#### [BRIEF]
Below are records; work out how many of their lines hold the string "config" and give that number alone.

#### RECORDS SUPPLIED

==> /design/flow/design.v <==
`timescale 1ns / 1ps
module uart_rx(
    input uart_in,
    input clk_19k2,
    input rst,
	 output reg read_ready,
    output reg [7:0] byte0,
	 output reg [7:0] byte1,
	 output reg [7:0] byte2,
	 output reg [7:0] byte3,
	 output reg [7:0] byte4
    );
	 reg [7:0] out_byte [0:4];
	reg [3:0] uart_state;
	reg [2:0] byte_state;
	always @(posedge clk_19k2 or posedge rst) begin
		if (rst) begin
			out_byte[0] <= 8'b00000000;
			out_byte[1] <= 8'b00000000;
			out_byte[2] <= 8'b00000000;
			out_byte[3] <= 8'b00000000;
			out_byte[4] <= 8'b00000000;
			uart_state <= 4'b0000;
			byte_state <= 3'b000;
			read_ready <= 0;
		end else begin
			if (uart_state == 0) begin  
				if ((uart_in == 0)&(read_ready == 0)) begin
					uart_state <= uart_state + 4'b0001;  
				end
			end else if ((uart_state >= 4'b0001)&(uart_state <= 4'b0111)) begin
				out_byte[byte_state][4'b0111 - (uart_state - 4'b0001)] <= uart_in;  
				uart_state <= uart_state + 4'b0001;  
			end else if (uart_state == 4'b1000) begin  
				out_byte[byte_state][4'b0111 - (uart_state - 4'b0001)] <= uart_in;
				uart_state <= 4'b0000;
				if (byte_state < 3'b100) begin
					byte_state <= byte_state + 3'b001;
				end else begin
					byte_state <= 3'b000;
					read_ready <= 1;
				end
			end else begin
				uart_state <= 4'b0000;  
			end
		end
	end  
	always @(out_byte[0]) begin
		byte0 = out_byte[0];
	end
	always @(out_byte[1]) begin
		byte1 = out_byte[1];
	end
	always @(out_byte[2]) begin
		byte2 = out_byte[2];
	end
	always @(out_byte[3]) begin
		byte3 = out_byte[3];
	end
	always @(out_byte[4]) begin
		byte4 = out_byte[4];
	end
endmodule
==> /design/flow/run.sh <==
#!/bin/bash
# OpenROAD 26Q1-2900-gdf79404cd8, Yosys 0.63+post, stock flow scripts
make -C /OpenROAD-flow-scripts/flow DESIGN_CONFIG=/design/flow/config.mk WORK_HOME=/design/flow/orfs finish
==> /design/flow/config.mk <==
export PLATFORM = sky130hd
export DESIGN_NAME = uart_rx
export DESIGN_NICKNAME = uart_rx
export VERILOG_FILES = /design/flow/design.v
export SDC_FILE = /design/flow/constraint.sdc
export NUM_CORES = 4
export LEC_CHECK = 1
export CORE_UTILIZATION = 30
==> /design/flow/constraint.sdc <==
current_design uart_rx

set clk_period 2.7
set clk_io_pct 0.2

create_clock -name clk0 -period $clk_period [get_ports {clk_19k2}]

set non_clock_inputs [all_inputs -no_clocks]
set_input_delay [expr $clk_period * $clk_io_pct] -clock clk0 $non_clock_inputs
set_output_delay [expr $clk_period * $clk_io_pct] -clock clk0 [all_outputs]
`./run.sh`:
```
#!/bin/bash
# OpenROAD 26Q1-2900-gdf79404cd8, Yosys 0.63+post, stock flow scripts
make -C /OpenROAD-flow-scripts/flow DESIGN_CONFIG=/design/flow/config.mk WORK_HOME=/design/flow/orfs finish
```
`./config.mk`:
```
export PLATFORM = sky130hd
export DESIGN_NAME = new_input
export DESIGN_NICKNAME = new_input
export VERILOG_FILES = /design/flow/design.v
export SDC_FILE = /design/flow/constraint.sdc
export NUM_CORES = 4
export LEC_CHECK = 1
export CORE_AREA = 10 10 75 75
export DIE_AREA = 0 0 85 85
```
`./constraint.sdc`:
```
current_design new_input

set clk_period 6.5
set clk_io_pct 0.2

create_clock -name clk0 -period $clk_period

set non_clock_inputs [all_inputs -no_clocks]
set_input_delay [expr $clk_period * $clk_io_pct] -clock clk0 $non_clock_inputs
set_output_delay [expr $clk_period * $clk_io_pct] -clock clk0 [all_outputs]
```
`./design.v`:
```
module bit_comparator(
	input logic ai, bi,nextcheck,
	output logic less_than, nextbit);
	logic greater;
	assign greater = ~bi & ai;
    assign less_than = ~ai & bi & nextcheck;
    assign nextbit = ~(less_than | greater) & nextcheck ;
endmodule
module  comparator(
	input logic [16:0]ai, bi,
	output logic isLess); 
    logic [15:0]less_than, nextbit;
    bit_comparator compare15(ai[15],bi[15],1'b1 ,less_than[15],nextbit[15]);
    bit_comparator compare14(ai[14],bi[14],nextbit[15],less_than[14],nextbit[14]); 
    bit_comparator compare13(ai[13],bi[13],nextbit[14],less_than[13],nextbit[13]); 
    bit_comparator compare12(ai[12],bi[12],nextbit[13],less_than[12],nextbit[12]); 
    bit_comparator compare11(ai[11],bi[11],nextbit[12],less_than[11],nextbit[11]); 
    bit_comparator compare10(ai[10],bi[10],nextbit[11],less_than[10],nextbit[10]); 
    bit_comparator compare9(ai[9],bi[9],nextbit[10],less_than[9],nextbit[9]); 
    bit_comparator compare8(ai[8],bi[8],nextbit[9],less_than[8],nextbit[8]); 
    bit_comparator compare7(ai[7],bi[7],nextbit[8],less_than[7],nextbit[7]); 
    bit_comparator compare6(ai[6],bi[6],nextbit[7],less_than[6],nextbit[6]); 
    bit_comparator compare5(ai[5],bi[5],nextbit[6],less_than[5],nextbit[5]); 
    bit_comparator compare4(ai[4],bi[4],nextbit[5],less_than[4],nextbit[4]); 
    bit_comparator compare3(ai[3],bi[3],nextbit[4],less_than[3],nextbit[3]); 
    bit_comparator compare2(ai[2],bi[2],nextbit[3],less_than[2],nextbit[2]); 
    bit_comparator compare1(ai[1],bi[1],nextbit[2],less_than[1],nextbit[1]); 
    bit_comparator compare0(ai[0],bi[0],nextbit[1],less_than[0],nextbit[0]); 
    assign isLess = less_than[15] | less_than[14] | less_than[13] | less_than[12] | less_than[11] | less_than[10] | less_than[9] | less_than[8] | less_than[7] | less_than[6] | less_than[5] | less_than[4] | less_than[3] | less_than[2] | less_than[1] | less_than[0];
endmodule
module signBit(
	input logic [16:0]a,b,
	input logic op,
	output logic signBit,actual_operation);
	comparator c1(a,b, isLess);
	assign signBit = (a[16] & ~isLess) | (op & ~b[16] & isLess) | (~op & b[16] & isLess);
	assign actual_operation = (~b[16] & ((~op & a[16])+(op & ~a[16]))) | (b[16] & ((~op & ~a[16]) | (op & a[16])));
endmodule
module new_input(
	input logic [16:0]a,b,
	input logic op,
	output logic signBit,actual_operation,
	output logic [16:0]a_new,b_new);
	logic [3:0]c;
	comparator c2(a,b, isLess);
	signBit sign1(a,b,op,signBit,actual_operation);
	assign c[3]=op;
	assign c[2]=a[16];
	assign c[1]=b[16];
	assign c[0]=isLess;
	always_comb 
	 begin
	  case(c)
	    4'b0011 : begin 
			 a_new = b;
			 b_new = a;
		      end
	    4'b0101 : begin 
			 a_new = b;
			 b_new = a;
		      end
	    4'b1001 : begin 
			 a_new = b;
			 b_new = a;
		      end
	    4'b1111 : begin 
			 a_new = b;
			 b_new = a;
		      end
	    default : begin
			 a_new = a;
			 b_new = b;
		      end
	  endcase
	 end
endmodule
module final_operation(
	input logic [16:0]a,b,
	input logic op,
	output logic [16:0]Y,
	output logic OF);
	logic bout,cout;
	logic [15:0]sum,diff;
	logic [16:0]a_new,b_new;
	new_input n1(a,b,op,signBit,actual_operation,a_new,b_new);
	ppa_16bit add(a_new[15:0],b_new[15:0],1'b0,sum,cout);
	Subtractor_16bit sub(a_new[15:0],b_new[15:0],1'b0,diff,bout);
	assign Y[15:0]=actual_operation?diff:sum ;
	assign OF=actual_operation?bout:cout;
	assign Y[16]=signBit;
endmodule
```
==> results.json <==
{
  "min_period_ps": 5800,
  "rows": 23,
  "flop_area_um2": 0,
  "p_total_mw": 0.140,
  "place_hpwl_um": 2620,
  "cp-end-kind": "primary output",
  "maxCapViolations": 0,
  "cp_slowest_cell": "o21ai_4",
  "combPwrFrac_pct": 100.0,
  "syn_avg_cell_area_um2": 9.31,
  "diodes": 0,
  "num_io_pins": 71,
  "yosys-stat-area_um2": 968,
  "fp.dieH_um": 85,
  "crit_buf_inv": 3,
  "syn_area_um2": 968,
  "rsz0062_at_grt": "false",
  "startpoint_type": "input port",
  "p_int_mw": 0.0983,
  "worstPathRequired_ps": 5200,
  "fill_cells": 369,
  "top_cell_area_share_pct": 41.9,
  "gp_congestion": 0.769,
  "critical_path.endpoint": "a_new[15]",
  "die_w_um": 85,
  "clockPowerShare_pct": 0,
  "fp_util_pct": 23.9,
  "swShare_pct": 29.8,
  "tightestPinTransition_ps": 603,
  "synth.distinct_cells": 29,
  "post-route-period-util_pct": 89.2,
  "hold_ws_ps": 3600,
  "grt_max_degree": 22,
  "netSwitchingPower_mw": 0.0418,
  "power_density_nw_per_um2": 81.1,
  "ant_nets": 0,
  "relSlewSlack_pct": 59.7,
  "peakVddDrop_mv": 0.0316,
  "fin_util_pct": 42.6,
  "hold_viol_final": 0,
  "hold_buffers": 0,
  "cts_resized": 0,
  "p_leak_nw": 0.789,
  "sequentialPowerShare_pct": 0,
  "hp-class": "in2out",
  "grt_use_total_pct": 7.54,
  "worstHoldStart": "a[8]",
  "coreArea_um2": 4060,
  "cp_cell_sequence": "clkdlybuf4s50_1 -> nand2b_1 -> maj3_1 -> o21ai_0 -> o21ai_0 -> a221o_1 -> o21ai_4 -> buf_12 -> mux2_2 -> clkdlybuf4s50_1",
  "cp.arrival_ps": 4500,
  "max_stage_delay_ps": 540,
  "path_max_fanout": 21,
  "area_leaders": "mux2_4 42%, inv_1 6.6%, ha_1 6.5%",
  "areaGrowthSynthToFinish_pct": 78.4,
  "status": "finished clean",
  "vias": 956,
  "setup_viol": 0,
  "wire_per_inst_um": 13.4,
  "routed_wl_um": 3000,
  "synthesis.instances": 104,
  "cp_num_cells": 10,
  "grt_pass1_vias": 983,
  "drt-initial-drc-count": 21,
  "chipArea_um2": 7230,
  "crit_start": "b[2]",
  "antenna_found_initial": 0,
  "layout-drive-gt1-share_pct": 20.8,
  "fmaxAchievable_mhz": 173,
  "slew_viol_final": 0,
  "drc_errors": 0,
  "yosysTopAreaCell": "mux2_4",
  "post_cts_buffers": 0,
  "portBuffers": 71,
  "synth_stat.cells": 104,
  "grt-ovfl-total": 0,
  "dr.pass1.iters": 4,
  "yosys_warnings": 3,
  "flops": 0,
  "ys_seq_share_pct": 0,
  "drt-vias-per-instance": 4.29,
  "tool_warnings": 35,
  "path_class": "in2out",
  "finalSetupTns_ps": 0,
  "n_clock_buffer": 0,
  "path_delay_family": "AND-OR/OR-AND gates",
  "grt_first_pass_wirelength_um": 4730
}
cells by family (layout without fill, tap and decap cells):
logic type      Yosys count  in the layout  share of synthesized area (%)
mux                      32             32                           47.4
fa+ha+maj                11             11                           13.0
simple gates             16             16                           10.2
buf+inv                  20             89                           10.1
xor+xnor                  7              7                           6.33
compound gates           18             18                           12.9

########

#### [ANSWER FOR THIS EXERCISE]
4